No oeste do Estado, a mecanização do campo também se iniciou “fagocitando” todas as propriedades menores ao seu redor. Para se ter uma idéia da intensidade e rapidez com que estas transformações foram se apresentando, basta analisar um dos índices de mecanização no campo: a rápida aquisição de maquinários. Na década de 70, o número de tratores na região oeste não ultrapassava a 1.725. Em 1980 o número atingia 16.247 e, cinco anos depois, passava de 20.667 tratores (Fonte: tabela do IBGE – área cultivada e número de tratores segundo as mesoregiões geográficas do estado do Paraná, em 1970, 1980 e 1985 – apud, Moro op.cit., p.32).

Esses indicativos revelam, segundo o autor, o panorama traçado pela modernização nos campos paranaenses – que, guardadas as diferenças regionais, ocorreram de forma

semelhante nos demais Estados do país – modernização que aconteceu de forma parcial, conservadora e dolorosa:

Parcial porque limitou-se a algumas regiões do país, a alguns produtos específicos e a certas fases da organização da produção. Conservadora porque não rompeu com a tradicional concentração fundiária, isto é, da posse da terra. Dolorosa porque concorreu para expoliar no campo milhares de pessoas ligadas às atividades agropecuárias, acentuando o êxodo rural e a miséria (Moro, op.cit., p.27).

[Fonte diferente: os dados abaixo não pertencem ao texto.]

This design comes from an exercise in tuning for small area, a short achievable clock period and few clock cycles on the open sky130 flow, not from production work. In this exercise RTL edits were held to simulation tests only and were not proved equivalent to the original. No activity file was given, so power comes from the tool's default toggle rates.

==> flow/design.v <==
module lcd_img_ctrl #(
   parameter int unsigned IMG_W = 8,
   parameter int unsigned DW    = 8,
   parameter int unsigned AW    = 6
) (
   input  logic          clk,
   input  logic          reset,
   input  logic [3:0]    cmd,
   input  logic          cmd_valid,
   output logic          IROM_rd,
   output logic [AW-1:0] IROM_A,
   input  logic [DW-1:0] IROM_Q,
   output logic          IRAM_valid,
   output logic [DW-1:0] IRAM_D,
   output logic [AW-1:0] IRAM_A,
   output logic          busy,
   output logic          done
);
   localparam int unsigned   CW   = $clog2(IMG_W);
   localparam int unsigned   NPIX = IMG_W * IMG_W;
   localparam logic [AW-1:0] LAST = AW'(NPIX - 1);
   localparam logic [CW-1:0] CMAX = CW'(IMG_W - 1);
   localparam logic [CW-1:0] CMID = CW'(IMG_W / 2);
   localparam logic [CW-1:0] ONE  = CW'(1);
   typedef enum logic [2:0] {StLoad, StIdle, StExec, StWrite, StDone} state_e;
   state_e        state_q;
   logic [3:0]    cmd_q;
   logic [CW-1:0] x_q, y_q;
   logic          ld_pend_q;
   logic [AW-1:0] ld_addr_q;
   logic [DW-1:0] img [0:NPIX-1];
   logic [CW-1:0] xm1, ym1;
   logic [AW-1:0] i_tl, i_tr, i_bl, i_br;
   logic [DW-1:0] p_tl, p_tr, p_bl, p_br;
   logic [DW-1:0] n_tl, n_tr, n_bl, n_br;
   logic [DW-1:0] mx_t, mx_b, mx, mn_t, mn_b, mn;
   logic [DW+1:0] sum;
   logic          win_we;
   assign xm1  = x_q - ONE;
   assign ym1  = y_q - ONE;
   assign i_tl = {ym1, xm1};
   assign i_tr = {ym1, x_q};
   assign i_bl = {y_q, xm1};
   assign i_br = {y_q, x_q};
   assign p_tl = img[i_tl];
   assign p_tr = img[i_tr];
   assign p_bl = img[i_bl];
   assign p_br = img[i_br];
   assign mx_t = (p_tl > p_tr) ? p_tl : p_tr;
   assign mx_b = (p_bl > p_br) ? p_bl : p_br;
   assign mx   = (mx_t > mx_b) ? mx_t : mx_b;
   assign mn_t = (p_tl < p_tr) ? p_tl : p_tr;
   assign mn_b = (p_bl < p_br) ? p_bl : p_br;
   assign mn   = (mn_t < mn_b) ? mn_t : mn_b;
   assign sum  = {2'b00, p_tl} + {2'b00, p_tr} + {2'b00, p_bl} + {2'b00, p_br};
   always_comb begin
      n_tl   = p_tl;
      n_tr   = p_tr;
      n_bl   = p_bl;
      n_br   = p_br;
      win_we = 1'b0;
      if (state_q == StExec) begin
         case (cmd_q)
            4'h5: begin win_we = 1'b1; n_tl = mx; n_tr = mx; n_bl = mx; n_br = mx; end
            4'h6: begin win_we = 1'b1; n_tl = mn; n_tr = mn; n_bl = mn; n_br = mn; end
            4'h7: begin
               win_we = 1'b1;
               n_tl = sum[DW+1:2]; n_tr = sum[DW+1:2];
               n_bl = sum[DW+1:2]; n_br = sum[DW+1:2];
            end
            4'h8: begin win_we = 1'b1; n_tl = p_tr; n_tr = p_br; n_br = p_bl; n_bl = p_tl; end
            4'h9: begin win_we = 1'b1; n_tl = p_bl; n_bl = p_br; n_br = p_tr; n_tr = p_tl; end
            4'hA: begin win_we = 1'b1; n_tl = p_bl; n_bl = p_tl; n_tr = p_br; n_br = p_tr; end
            4'hB: begin win_we = 1'b1; n_tl = p_tr; n_tr = p_tl; n_bl = p_br; n_br = p_bl; end
            default: ;
         endcase
      end
   end
   always_ff @(posedge clk) begin
      if (ld_pend_q) begin
         img[ld_addr_q] <= IROM_Q;
      end else if (win_we) begin
         img[i_tl] <= n_tl;
         img[i_tr] <= n_tr;
         img[i_bl] <= n_bl;
         img[i_br] <= n_br;
      end
   end
   always_ff @(posedge clk or posedge reset) begin
      if (reset) begin
         state_q        <= StLoad;
         cmd_q          <= 4'h0;
         x_q            <= CMID;
         y_q            <= CMID;
         ld_pend_q      <= 1'b0;
         ld_addr_q      <= '0;
         IROM_rd        <= 1'b0;
         IROM_A         <= '0;
         IRAM_valid     <= 1'b0;
         IRAM_D         <= '0;
         IRAM_A         <= '0;
         busy           <= 1'b1;
         done           <= 1'b0;
      end else begin
         unique case (state_q)
            StLoad: begin
               if (!IROM_rd && !ld_pend_q && IROM_A == '0) IROM_rd <= 1'b1;
               if (IROM_rd) begin
                  ld_pend_q <= 1'b1;
                  ld_addr_q <= IROM_A;
                  if (IROM_A == LAST) IROM_rd <= 1'b0;
                  else                IROM_A  <= IROM_A + AW'(1);
               end else begin
                  ld_pend_q <= 1'b0;
               end
               if (ld_pend_q && ld_addr_q == LAST) begin
                  state_q  <= StIdle;
                  busy     <= 1'b0;
               end
            end
            StIdle: begin
               if (cmd_valid && !busy) begin
                  cmd_q    <= cmd;
                  busy     <= 1'b1;
                  state_q  <= StExec;
               end
            end
            StExec: begin
               case (cmd_q)
                  4'h0: begin
                     state_q    <= StWrite;
                     IRAM_valid <= 1'b1;
                     IRAM_A     <= '0;
                     IRAM_D     <= img[0];
                  end
                  4'h1: if (y_q > ONE)  y_q <= y_q - ONE;
                  4'h2: if (y_q < CMAX) y_q <= y_q + ONE;
                  4'h3: if (x_q > ONE)  x_q <= x_q - ONE;
                  4'h4: if (x_q < CMAX) x_q <= x_q + ONE;
                  default: ;
               endcase
               if (cmd_q != 4'h0) begin
                  busy    <= 1'b0;
                  state_q <= StIdle;
               end
            end
            StWrite: begin
               if (IRAM_A == LAST) begin
                  IRAM_valid <= 1'b0;
                  done       <= 1'b1;
                  state_q    <= StDone;
               end else begin
                  IRAM_A <= IRAM_A + AW'(1);
                  IRAM_D <= img[IRAM_A + AW'(1)];
               end
            end
            StDone: ;
            default: state_q <= StLoad;
         endcase
      end
   end
endmodule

Parcial também, porque o acesso aos benefícios da mecanização se restringiu aos grandes proprietários de terra, restando aos pequenos o êxodo rural, ou a permanência no campo na condição de sem terra, assalariados e bóias-frias. Os agricultores donos de pequenas propriedades, eram pressionados a se desfazer de suas terras a fim de dar lugar aos grandes latifúndios. Essa pressão se dava por meio dos fazendeiros, jagunços e, na maioria dos casos, com a conivência do Estado e auxílio da polícia.

Esses problemas se agravaram a partir das décadas de 70 e 80, gerando as bases para a organização destes trabalhadores num movimento de resistência à condição de miséria em que foram lançados. Na tradição das guerras do Contestado, de Porecatu e do Sudoeste, os trabalhadores paranaenses passaram a resistir à pressão para que abandonassem o campo e, a partir de então, os conflitos, que sempre foram uma constante nos campos paranaenses se intensificaram.